Anti-curfew protesters clash with police in Netherlands for third night
A weekend of anti-curfew protests carried into Monday as crowds of residents rallied against new coronavirus restrictions and clashed with police in several Netherlands cities.
Why it matters: Dutch police have described the protests, many of which quickly turned into riots, as the worst unrest in four decades, the BBC notes. The country has confirmed nearly a million cases and over 13,500 deaths from COVID-19, per Johns Hopkins.
Catch up quick: In the past three days, riot police and protesters have clashed in Amsterdam, Rotterdam, Amersfoort and Geleen as demonstrations turned violent.
- Images and videos on social media show looting in Den Bosch and a mob attack on a press photographer in Haarlem.
- A coronavirus testing center in Urk was set on fire Saturday, the BBC reports.
- Police used water cannon and tear gas against demonstrators in Rotterdam.
- Unknown perpetrators lit fires on the streets of The Hague, while some men threw rocks and fireworks.
- Police have arrested more than 200 people, the BBC reports.
What they're saying: "It's unacceptable. All normal people will regard this with horror," Prime Minister Mark Rutte said on Twitter. "What motivated these people has nothing to do with protesting, it's criminal violence and we will treat it as such."
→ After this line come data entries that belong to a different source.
$ cat src/rtl/lcd_ld_payload.sv
module lcd_ld_payload #(
    parameter int PAY_BITS = 48
) (
    input  logic                clk,
    input  logic                rst,
    input  logic                en_lvl,
    input  logic                en_rise,
    input  logic                bit_stb,
    input  logic                bit_val,
    output logic [PAY_BITS-1:0] pay,
    output logic                pay_full
);
    localparam int CNT_W = $clog2(PAY_BITS + 2);
    localparam logic [CNT_W-1:0] CNT_FULL = CNT_W'(PAY_BITS);

    logic [CNT_W-1:0] cnt;

    always_ff @(posedge clk) begin
        if (rst) begin
            cnt <= '0;
            pay <= '0;
        end else if (en_rise) begin
            cnt <= '0;
        end else if (en_lvl && bit_stb) begin
            for (int i = 0; i < PAY_BITS; i++) begin
                if (cnt == CNT_W'(i)) pay[i] <= bit_val;
            end
            // saturate one past full so over-length transfers are recognised
            if (cnt <= CNT_FULL) cnt <= cnt + 1'b1;
        end
    end

    assign pay_full = (cnt == CNT_FULL);

    AST_CNT_CLEARED: assert property (@(posedge clk) disable iff (rst)
        $past(en_rise) |-> (cnt == '0));

    AST_CNT_ONE_STEP: assert property (@(posedge clk) disable iff (rst)
        (!$past(en_rise) && (cnt != $past(cnt))) |-> (cnt == $past(cnt) + 1'b1));

    AST_CNT_NEEDS_STROBE: assert property (@(posedge clk) disable iff (rst)
        (!$past(en_rise) && (cnt != $past(cnt))) |-> $past(bit_stb && en_lvl));

endmodule
<file path="src/rtl/dma_chan_seq.sv">
module dma_chan_seq #(
  parameter int AW = 28,
  parameter int DW = 16,
  parameter int CW = 24,
  parameter int BW = 8
) (
  input  logic          clk,
  input  logic          rst_n,
  input  logic          cfg_we,
  input  logic [2:0]    cfg_addr,
  input  logic [DW-1:0] cfg_wdata,
  output logic [DW-1:0] cfg_rdata,
  input  logic          trig,
  output logic          bus_req,
  output logic          bus_we,
  output logic [AW-1:0] bus_addr,
  output logic [DW-1:0] bus_wdata,
  input  logic [DW-1:0] bus_rdata,
  input  logic          bus_rdy,
  output logic          done
);
  localparam int HW = AW - DW;
  localparam int CH = CW - DW;
  localparam int NB = CW - BW;

  typedef enum logic [1:0] {S_IDLE, S_RD, S_WR} st_t;
  st_t st;

  logic [AW-1:0] src, dst, src0, dst0;
  logic [1:0]    sctl, dctl, mode;
  logic [CW-1:0] cnt;
  logic [BW-1:0] left;
  logic [DW-1:0] buf_q;
  logic          dual, dir, en, flag;

  wire blk      = mode == 2'b10;
  wire cnt_zero = blk ? (cnt[CW-1:BW] == '0) : (cnt == '0);
  wire go       = st == S_IDLE && en && flag && mode != 2'b11 && !cnt_zero;
  wire acc      = bus_req && bus_rdy;
  wire blk_end  = blk && left == BW'(1);
  wire last     = blk ? (cnt[CW-1:BW] == NB'(1)) : (cnt == CW'(1));
  wire fin      = (!blk || blk_end) && last;
  wire stop     = mode == 2'b00 || blk_end || fin;
  wire [CW-1:0] dec = blk ? (CW'(1) << BW) : CW'(1);

  assign bus_req   = st != S_IDLE;
  assign bus_we    = (st == S_WR) || (st == S_RD && !dual && dir);
  assign bus_addr  = (st == S_WR) ? dst : src;
  assign bus_wdata = buf_q;

  function automatic logic [AW-1:0] nxt(input logic [AW-1:0] a, input logic [1:0] c,
                                        input logic [AW-1:0] a0, input logic back);
    case (c)
      2'b00:   nxt = a;
      2'b01:   nxt = a - AW'(1);
      2'b10:   nxt = back ? a0 : a + AW'(1);
      default: nxt = a + AW'(1);
    endcase
  endfunction

  always_comb begin
    case (cfg_addr)
      3'd0:    cfg_rdata = src[DW-1:0];
      3'd1:    cfg_rdata = {{(DW-HW-2){1'b0}}, sctl, src[AW-1:DW]};
      3'd2:    cfg_rdata = dst[DW-1:0];
      3'd3:    cfg_rdata = {mode, dctl, dst[AW-1:DW]};
      3'd4:    cfg_rdata = cnt[DW-1:0];
      3'd5:    cfg_rdata = {dual, dir, {(DW-CH-2){1'b0}}, cnt[CW-1:DW]};
      3'd6:    cfg_rdata = {{(DW-1){1'b0}}, en};
      default: cfg_rdata = {{(DW-1){1'b0}}, flag};
    endcase
  end

  always_ff @(posedge clk or negedge rst_n) begin
    if (!rst_n) begin
      st <= S_IDLE;
      src <= '0; dst <= '0; src0 <= '0; dst0 <= '0;
      sctl <= '0; dctl <= '0; mode <= '0;
      cnt <= '0; left <= '0; buf_q <= '0;
      dual <= 1'b0; dir <= 1'b0; en <= 1'b0; flag <= 1'b0; done <= 1'b0;
    end else begin
      done <= 1'b0;
      if (cfg_we) begin
        case (cfg_addr)
          3'd0: src[DW-1:0] <= cfg_wdata;
          3'd1: begin src[AW-1:DW] <= cfg_wdata[HW-1:0]; sctl <= cfg_wdata[HW+1:HW]; end
          3'd2: dst[DW-1:0] <= cfg_wdata;
          3'd3: begin
            dst[AW-1:DW] <= cfg_wdata[HW-1:0];
            dctl <= cfg_wdata[HW+1:HW];
            mode <= cfg_wdata[DW-1:DW-2];
          end
          3'd4: cnt[DW-1:0] <= cfg_wdata;
          3'd5: begin cnt[CW-1:DW] <= cfg_wdata[CH-1:0]; dir <= cfg_wdata[DW-2]; dual <= cfg_wdata[DW-1]; end
          3'd6: begin
            en <= cfg_wdata[0];
            if (cfg_wdata[0] && !en) begin src0 <= src; dst0 <= dst; end
            if (!cfg_wdata[0]) st <= S_IDLE;
          end
          default: if (cfg_wdata[0]) flag <= 1'b0;
        endcase
      end
      if (go) begin
        flag <= 1'b0;
        left <= cnt[BW-1:0];
        st   <= S_RD;
      end
      if (trig) flag <= 1'b1;
      if (acc) begin
        if (st == S_RD) buf_q <= bus_rdata;
        if (st == S_RD && dual) st <= S_WR;
        else begin
          src  <= nxt(src, sctl, src0, blk_end);
          if (dual) dst <= nxt(dst, dctl, dst0, blk_end);
          left <= left - BW'(1);
          if (!blk || blk_end) cnt <= cnt - dec;
          st <= stop ? S_IDLE : S_RD;
          if (fin) begin en <= 1'b0; done <= 1'b1; end
        end
      end
    end
  end
endmodule


</file>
The big picture: The Dutch government introduced a curfew, a first in the country since World War II, after the National Institute for Health warned of new outbreaks due to the new variant from the U.K.
- Violators of the curfew, which stretches from 9 p.m. to 4:30 a.m. and went into effect Saturday, would face fines.
- The Netherlands was already under strict lockdown after coronavirus cases surged across Europe in December. Bars, restaurants, schools and non-essential shops remain closed.
- The government has also banned flights from the U.K., South Africa and South America in an attempt to prevent variants from reaching the country.